Information given:

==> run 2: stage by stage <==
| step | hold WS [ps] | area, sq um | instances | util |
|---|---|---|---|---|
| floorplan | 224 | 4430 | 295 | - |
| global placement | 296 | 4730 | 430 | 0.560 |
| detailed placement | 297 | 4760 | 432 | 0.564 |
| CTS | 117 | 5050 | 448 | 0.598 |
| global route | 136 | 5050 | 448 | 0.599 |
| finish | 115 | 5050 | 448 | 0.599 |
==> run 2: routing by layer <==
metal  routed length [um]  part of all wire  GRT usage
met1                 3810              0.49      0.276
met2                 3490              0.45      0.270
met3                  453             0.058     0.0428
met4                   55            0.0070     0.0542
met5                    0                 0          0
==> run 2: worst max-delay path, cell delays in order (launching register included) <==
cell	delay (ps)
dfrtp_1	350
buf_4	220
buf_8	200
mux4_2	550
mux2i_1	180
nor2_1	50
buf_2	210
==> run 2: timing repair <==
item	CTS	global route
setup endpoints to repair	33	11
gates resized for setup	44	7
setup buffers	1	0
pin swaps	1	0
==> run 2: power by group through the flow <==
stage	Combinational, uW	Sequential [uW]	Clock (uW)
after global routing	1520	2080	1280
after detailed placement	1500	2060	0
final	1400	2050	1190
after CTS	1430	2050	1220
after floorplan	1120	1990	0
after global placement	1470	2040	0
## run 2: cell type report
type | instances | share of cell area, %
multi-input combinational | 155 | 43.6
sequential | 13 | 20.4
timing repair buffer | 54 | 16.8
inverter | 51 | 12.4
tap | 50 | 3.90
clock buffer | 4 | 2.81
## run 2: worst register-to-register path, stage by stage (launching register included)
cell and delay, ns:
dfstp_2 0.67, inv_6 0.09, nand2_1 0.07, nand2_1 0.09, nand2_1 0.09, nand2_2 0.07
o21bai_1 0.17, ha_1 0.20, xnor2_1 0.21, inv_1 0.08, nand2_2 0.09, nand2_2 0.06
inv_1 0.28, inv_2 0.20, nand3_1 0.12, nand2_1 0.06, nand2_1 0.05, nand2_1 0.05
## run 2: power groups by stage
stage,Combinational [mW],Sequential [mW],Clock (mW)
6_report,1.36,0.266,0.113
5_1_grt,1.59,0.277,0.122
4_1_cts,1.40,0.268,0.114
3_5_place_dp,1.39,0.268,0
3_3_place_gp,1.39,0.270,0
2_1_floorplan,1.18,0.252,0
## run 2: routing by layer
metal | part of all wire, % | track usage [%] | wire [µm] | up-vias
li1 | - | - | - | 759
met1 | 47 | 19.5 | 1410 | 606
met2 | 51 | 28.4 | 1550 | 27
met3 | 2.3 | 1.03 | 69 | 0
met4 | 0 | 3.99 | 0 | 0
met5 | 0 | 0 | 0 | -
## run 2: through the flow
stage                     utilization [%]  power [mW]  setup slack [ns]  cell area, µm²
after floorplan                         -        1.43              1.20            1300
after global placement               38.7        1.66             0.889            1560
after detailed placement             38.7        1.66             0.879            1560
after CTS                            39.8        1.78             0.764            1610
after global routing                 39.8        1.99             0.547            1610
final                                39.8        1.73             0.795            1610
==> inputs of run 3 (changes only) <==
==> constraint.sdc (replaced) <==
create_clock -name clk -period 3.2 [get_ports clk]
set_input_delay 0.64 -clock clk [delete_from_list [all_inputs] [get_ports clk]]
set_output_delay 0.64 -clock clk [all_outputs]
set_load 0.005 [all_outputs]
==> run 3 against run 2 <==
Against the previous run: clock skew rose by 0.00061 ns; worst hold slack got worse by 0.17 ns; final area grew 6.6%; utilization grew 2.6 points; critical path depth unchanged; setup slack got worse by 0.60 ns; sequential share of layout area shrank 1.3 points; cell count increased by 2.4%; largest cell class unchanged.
===== config.mk =====
export PLATFORM = sky130hd
export DESIGN_NAME = aes_ctrl_sequencer_flat
export DESIGN_NICKNAME = d
export VERILOG_FILES = /design/src/rtl/aes_ctrl_sequencer_if.sv /design/src/rtl/aes_ctrl_sequencer.sv /design/src/flat_wrapper.sv
export SDC_FILE = /design/constraint.sdc
export NUM_CORES = 1
export LEC_CHECK = 0
export CORE_MARGIN = 2
export CORE_UTILIZATION = 49
export DETAILED_ROUTE_END_ITERATION = 10
export PLACE_DENSITY = 0.74
export RECOVER_POWER = 50
export SYNTH_ARGS = -nofsm -noshare
export SYNTH_HDL_FRONTEND = slang
export SYNTH_SLANG_ARGS = --single-unit

===== constraint.sdc =====
create_clock -name clk -period 2.2 [get_ports clk]
set_input_delay 0.33 -clock clk [delete_from_list [all_inputs] [get_ports clk]]
set_output_delay 0.33 -clock clk [all_outputs]
set_load 0.005 [all_outputs]
==> src/rtl/mdu_iter_step.sv <==
// One combinational MDU iteration: shift-add accumulate (multiply) or one
// restoring shift-subtract step (divide) on the {hi, lo} working pair.
module mdu_iter_step #(
  parameter int WIDTH = 32
) (
  input  logic               div_i,
  input  logic [WIDTH-1:0]   hi_i,
  input  logic [WIDTH-1:0]   lo_i,
  input  logic [2*WIDTH-1:0] mcand_i,
  input  logic               mbit_i,
  output logic [WIDTH-1:0]   hi_o,
  output logic [WIDTH-1:0]   lo_o
);

  logic [2*WIDTH-1:0] sum;
  logic [WIDTH:0]     diff;

  always_comb begin
    sum  = {hi_i, lo_i} + (mbit_i ? mcand_i : '0);
    // divisor sits in the low half of mcand_i during a divide
    diff = {hi_i, lo_i[WIDTH-1]} - {1'b0, mcand_i[WIDTH-1:0]};
    if (!div_i) begin
      {hi_o, lo_o} = sum;
    end else if (!diff[WIDTH]) begin
      hi_o = diff[WIDTH-1:0];
      lo_o = {lo_i[WIDTH-2:0], 1'b1};
    end else begin
      hi_o = {hi_i[WIDTH-2:0], lo_i[WIDTH-1]};
      lo_o = {lo_i[WIDTH-2:0], 1'b0};
    end
  end

endmodule

==> src/rtl/mdu_sequencer.sv <==
// Iterative multiply/divide unit with HI/LO and a stall interface to the hazard unit.
// Optional MDU_EARLY_OUT_EN: multiply ends once the remaining multiplier bits are zero.
module mdu_sequencer
  import mips_pkg::*;
#(
  parameter int WIDTH = 32,
  parameter int CNT_W = 6
) (
  input  logic             clk,
  input  logic             reset,
  input  logic             start,
  input  logic [2:0]       op,
  input  logic             flush,
  input  logic [WIDTH-1:0] rs_val,
  input  logic [WIDTH-1:0] rt_val,
  input  logic             rd_req,
  output logic             busy,
  output logic             stall,
  output logic             done,
  output logic [WIDTH-1:0] hi,
  output logic [WIDTH-1:0] lo
);

  mdu_state_e         state_q, state_d;
  mdu_op_e            op_e;
  logic [CNT_W-1:0]   cnt_q, cnt_d;
  logic [WIDTH-1:0]   hi_q, hi_d, lo_q, lo_d;
  logic [WIDTH-1:0]   w_hi_q, w_hi_d, w_lo_q, w_lo_d;
  logic [2*WIDTH-1:0] mcand_q, mcand_d;
  logic [WIDTH-1:0]   mplier_q, mplier_d;
  logic               done_q, done_d;
  logic               is_div_q, is_div_d, neg_p_q, neg_p_d, neg_r_q, neg_r_d, div0_q, div0_d;
  logic               accept, iter_op, signed_op, a_neg, b_neg;
  logic [WIDTH-1:0]   abs_a, abs_b, step_hi, step_lo, quo, rem;
  logic [2*WIDTH-1:0] prod;

  assign op_e = mdu_op_e'(op);

  mdu_iter_step #(.WIDTH(WIDTH)) u_step (
    .div_i   (state_q == DRUN),
    .hi_i    (w_hi_q),
    .lo_i    (w_lo_q),
    .mcand_i (mcand_q),
    .mbit_i  (mplier_q[0]),
    .hi_o    (step_hi),
    .lo_o    (step_lo)
  );

  always_comb begin
    state_d  = state_q;
    cnt_d    = cnt_q;
    hi_d     = hi_q;
    lo_d     = lo_q;
    done_d   = 1'b0;
    w_hi_d   = w_hi_q;
    w_lo_d   = w_lo_q;
    mcand_d  = mcand_q;
    mplier_d = mplier_q;
    is_div_d = is_div_q;
    neg_p_d  = neg_p_q;
    neg_r_d  = neg_r_q;
    div0_d   = div0_q;
    accept    = start && !flush && (state_q == IDLE) && (op_e != NOP);
    iter_op   = op_e inside {MULT, MULTU, DIV, DIVU, MUL};
    signed_op = op_e inside {MULT, DIV, MUL};
    a_neg     = signed_op & rs_val[WIDTH-1];
    b_neg     = signed_op & rt_val[WIDTH-1];
    abs_a     = a_neg ? -rs_val : rs_val;
    abs_b     = b_neg ? -rt_val : rt_val;
    prod      = {w_hi_q, w_lo_q};
    quo       = w_lo_q;
    rem       = w_hi_q;
    case (state_q)
      IDLE: begin
        if (accept) begin
          if (op_e == MTHI) begin
            hi_d   = rs_val;
            done_d = 1'b1;
          end else if (op_e == MTLO) begin
            lo_d   = rs_val;
            done_d = 1'b1;
          end else begin
            cnt_d    = CNT_W'(WIDTH);
            w_hi_d   = '0;
            is_div_d = op_e inside {DIV, DIVU};
            neg_p_d  = a_neg ^ b_neg;
            neg_r_d  = a_neg;
            div0_d   = (rt_val == '0);
            if (op_e inside {DIV, DIVU}) begin
              w_lo_d  = abs_a;
              mcand_d = {{WIDTH{1'b0}}, abs_b};
              state_d = DRUN;
            end else begin
              w_lo_d   = '0;
              mcand_d  = {{WIDTH{1'b0}}, abs_a};
              mplier_d = abs_b;
              state_d  = MRUN;
            end
          end
        end
      end
      MRUN: begin
        w_hi_d   = step_hi;
        w_lo_d   = step_lo;
        mcand_d  = mcand_q << 1;
        mplier_d = mplier_q >> 1;
        cnt_d    = cnt_q - CNT_W'(1);
        if (cnt_q == CNT_W'(1)) state_d = FIX;
`ifdef MDU_EARLY_OUT_EN
        else if (mplier_q[WIDTH-1:1] == '0) state_d = FIX;
`endif
      end
      DRUN: begin
        w_hi_d = step_hi;
        w_lo_d = step_lo;
        cnt_d  = cnt_q - CNT_W'(1);
        if (cnt_q == CNT_W'(1)) state_d = FIX;
      end
      FIX: begin
        // divide-by-zero quotient is forced; the remainder already equals |dividend|
        if (is_div_q) begin
          lo_d = div0_q ? WIDTH'(MDU_DIV0_LO) : (neg_p_q ? -quo : quo);
          hi_d = neg_r_q ? -rem : rem;
        end else begin
          if (neg_p_q) prod = -prod;
          hi_d = prod[2*WIDTH-1:WIDTH];
          lo_d = prod[WIDTH-1:0];
        end
        done_d  = 1'b1;
        state_d = IDLE;
      end
      default: state_d = IDLE;
    endcase
  end

  always_ff @(posedge clk) begin
    if (reset) begin
      state_q  <= IDLE;
      cnt_q    <= '0;
      hi_q     <= '0;
      lo_q     <= '0;
      done_q   <= 1'b0;
      w_hi_q   <= '0;
      w_lo_q   <= '0;
      mcand_q  <= '0;
      mplier_q <= '0;
      is_div_q <= 1'b0;
      neg_p_q  <= 1'b0;
      neg_r_q  <= 1'b0;
      div0_q   <= 1'b0;
    end else begin
      state_q  <= state_d;
      cnt_q    <= cnt_d;
      hi_q     <= hi_d;
      lo_q     <= lo_d;
      done_q   <= done_d;
      w_hi_q   <= w_hi_d;
      w_lo_q   <= w_lo_d;
      mcand_q  <= mcand_d;
      mplier_q <= mplier_d;
      is_div_q <= is_div_d;
      neg_p_q  <= neg_p_d;
      neg_r_q  <= neg_r_d;
      div0_q   <= div0_d;
    end
  end

  assign busy  = (state_q != IDLE);
  assign stall = (busy & (rd_req | start)) | (accept & iter_op & rd_req);
  assign done  = done_q;
  assign hi    = hi_q;
  assign lo    = lo_q;

endmodule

Try it:
Repeat, word for word, the lines from the opening of the material through the line containing "115 | 5050 | 448 | 0.599 |".

Output below:
==> run 2: stage by stage <==
| step | hold WS [ps] | area, sq um | instances | util |
|---|---|---|---|---|
| floorplan | 224 | 4430 | 295 | - |
| global placement | 296 | 4730 | 430 | 0.560 |
| detailed placement | 297 | 4760 | 432 | 0.564 |
| CTS | 117 | 5050 | 448 | 0.598 |
| global route | 136 | 5050 | 448 | 0.599 |
| finish | 115 | 5050 | 448 | 0.599 |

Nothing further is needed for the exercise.